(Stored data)

━━━━━━

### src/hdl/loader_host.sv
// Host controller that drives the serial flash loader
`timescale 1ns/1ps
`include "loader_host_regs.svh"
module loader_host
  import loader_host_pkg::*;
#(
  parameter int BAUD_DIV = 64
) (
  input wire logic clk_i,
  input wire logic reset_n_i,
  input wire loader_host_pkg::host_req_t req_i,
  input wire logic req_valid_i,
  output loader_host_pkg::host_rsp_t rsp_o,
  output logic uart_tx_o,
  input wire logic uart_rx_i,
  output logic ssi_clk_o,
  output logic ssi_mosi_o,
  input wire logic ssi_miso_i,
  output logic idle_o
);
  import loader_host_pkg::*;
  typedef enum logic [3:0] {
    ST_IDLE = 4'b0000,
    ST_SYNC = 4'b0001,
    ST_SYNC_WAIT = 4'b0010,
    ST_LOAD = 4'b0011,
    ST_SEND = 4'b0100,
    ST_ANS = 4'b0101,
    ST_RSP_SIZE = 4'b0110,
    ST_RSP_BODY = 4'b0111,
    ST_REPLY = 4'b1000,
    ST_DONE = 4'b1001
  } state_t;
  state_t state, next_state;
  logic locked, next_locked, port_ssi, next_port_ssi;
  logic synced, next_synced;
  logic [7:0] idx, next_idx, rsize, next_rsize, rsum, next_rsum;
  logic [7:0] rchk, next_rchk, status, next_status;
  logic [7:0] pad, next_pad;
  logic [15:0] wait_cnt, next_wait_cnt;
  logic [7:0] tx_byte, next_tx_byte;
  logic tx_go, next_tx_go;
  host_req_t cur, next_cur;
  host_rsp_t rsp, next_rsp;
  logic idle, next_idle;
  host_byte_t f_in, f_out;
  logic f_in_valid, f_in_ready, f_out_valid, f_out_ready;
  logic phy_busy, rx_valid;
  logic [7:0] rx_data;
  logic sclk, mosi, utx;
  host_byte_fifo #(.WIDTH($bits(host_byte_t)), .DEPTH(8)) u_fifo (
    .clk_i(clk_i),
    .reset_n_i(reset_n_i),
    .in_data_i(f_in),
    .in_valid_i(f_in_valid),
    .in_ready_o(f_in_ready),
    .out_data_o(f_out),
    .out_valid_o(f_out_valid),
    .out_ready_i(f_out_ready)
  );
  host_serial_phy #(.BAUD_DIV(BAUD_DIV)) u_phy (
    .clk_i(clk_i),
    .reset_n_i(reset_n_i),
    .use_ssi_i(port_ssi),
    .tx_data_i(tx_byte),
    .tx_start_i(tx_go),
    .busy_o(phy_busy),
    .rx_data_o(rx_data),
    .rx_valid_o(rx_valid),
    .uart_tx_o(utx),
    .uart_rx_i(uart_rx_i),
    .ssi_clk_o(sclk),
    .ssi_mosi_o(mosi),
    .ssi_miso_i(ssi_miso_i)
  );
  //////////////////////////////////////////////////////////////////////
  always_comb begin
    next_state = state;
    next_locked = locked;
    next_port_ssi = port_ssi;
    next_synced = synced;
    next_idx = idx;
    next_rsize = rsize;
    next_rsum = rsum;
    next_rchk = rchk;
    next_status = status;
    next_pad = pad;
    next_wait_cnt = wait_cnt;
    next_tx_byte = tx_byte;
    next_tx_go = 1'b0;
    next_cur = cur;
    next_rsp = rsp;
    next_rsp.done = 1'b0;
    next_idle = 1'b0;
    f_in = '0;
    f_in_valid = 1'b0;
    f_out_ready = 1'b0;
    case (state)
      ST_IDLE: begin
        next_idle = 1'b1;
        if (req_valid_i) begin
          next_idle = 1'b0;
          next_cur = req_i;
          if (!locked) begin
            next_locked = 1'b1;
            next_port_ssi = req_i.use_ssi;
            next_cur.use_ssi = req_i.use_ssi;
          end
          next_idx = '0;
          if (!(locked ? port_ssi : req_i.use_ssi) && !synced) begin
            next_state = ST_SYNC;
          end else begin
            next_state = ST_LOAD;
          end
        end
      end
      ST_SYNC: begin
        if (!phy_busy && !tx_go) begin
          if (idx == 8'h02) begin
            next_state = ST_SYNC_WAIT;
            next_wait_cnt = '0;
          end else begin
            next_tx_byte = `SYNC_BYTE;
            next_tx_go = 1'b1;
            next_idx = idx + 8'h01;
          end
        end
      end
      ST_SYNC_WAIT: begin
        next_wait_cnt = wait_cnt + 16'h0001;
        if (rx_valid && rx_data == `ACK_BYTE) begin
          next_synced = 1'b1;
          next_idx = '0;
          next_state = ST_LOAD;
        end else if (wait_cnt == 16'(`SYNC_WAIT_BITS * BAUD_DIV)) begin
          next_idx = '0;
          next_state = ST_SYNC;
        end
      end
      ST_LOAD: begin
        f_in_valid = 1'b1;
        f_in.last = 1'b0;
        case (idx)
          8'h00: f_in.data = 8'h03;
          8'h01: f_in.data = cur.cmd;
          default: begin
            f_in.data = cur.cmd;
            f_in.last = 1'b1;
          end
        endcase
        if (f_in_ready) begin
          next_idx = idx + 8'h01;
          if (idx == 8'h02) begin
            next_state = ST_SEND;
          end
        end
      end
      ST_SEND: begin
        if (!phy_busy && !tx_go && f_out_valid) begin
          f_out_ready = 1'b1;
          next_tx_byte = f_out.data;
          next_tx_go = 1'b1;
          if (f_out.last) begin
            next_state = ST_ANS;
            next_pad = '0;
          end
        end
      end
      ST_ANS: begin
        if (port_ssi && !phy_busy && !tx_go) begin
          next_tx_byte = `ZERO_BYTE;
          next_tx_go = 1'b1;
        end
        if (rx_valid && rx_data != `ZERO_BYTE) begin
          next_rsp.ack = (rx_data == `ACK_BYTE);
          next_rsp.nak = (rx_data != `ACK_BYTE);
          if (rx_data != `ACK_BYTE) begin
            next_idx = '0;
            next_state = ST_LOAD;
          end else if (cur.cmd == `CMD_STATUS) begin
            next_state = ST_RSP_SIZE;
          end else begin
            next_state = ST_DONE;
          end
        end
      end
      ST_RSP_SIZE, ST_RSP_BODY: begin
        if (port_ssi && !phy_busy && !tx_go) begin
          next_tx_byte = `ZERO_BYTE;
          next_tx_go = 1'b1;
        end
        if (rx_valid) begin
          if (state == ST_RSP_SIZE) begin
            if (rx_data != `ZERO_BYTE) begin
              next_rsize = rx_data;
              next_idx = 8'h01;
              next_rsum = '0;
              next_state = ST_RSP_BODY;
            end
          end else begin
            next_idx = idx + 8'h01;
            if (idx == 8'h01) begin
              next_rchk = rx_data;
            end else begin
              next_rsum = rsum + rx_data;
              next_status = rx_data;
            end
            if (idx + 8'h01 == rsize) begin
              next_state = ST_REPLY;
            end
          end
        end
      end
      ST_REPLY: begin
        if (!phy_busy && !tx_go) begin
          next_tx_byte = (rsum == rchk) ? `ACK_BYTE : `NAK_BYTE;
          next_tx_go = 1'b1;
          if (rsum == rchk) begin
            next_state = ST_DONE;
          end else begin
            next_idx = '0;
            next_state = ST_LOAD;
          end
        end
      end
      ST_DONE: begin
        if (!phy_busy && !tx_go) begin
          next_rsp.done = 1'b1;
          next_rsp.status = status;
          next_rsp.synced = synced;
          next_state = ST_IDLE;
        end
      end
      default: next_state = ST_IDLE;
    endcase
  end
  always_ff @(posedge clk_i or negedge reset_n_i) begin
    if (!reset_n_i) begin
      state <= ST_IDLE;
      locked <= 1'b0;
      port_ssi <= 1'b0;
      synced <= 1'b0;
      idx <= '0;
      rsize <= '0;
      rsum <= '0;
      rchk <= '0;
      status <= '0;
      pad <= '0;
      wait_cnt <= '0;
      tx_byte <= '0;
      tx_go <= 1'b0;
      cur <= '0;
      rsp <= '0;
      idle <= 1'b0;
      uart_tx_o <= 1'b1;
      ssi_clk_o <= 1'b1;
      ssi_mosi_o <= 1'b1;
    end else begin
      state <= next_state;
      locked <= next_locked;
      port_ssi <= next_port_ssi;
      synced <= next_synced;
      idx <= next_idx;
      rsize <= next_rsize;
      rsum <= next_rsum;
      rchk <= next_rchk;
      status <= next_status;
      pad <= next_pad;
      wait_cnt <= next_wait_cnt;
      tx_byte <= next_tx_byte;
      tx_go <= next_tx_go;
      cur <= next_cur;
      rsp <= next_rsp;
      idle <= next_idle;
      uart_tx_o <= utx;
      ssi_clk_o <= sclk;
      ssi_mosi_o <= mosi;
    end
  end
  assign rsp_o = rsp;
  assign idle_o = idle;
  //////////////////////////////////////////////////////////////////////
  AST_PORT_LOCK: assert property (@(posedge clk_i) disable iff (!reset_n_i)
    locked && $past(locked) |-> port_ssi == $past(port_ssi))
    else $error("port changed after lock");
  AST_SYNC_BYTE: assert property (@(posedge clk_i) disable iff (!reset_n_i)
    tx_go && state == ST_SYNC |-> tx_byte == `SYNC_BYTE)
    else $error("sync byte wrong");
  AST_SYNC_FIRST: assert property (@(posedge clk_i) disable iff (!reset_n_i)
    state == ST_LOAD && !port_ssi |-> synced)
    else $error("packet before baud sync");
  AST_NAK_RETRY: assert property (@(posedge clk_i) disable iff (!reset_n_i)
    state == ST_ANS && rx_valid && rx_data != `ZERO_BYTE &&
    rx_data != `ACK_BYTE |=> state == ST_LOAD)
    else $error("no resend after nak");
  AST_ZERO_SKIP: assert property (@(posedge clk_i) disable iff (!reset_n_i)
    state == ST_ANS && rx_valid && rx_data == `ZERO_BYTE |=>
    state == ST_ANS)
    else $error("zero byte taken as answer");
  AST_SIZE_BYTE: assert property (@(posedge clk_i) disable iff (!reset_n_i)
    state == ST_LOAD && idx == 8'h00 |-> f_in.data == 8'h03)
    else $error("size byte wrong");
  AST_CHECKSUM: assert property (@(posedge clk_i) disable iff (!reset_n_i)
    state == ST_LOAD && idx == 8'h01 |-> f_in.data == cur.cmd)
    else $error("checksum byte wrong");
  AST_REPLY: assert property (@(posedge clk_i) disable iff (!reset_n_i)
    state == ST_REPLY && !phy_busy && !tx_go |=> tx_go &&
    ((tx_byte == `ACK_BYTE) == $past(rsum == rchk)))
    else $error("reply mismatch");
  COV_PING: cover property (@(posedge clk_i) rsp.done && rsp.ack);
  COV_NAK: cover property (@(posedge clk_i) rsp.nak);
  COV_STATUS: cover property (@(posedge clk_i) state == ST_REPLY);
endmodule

━━━━━━

Task brief | Among the entries above, find every line holding "past" and copy it.

Reply |
    locked && $past(locked) |-> port_ssi == $past(port_ssi))
    ((tx_byte == `ACK_BYTE) == $past(rsum == rchk)))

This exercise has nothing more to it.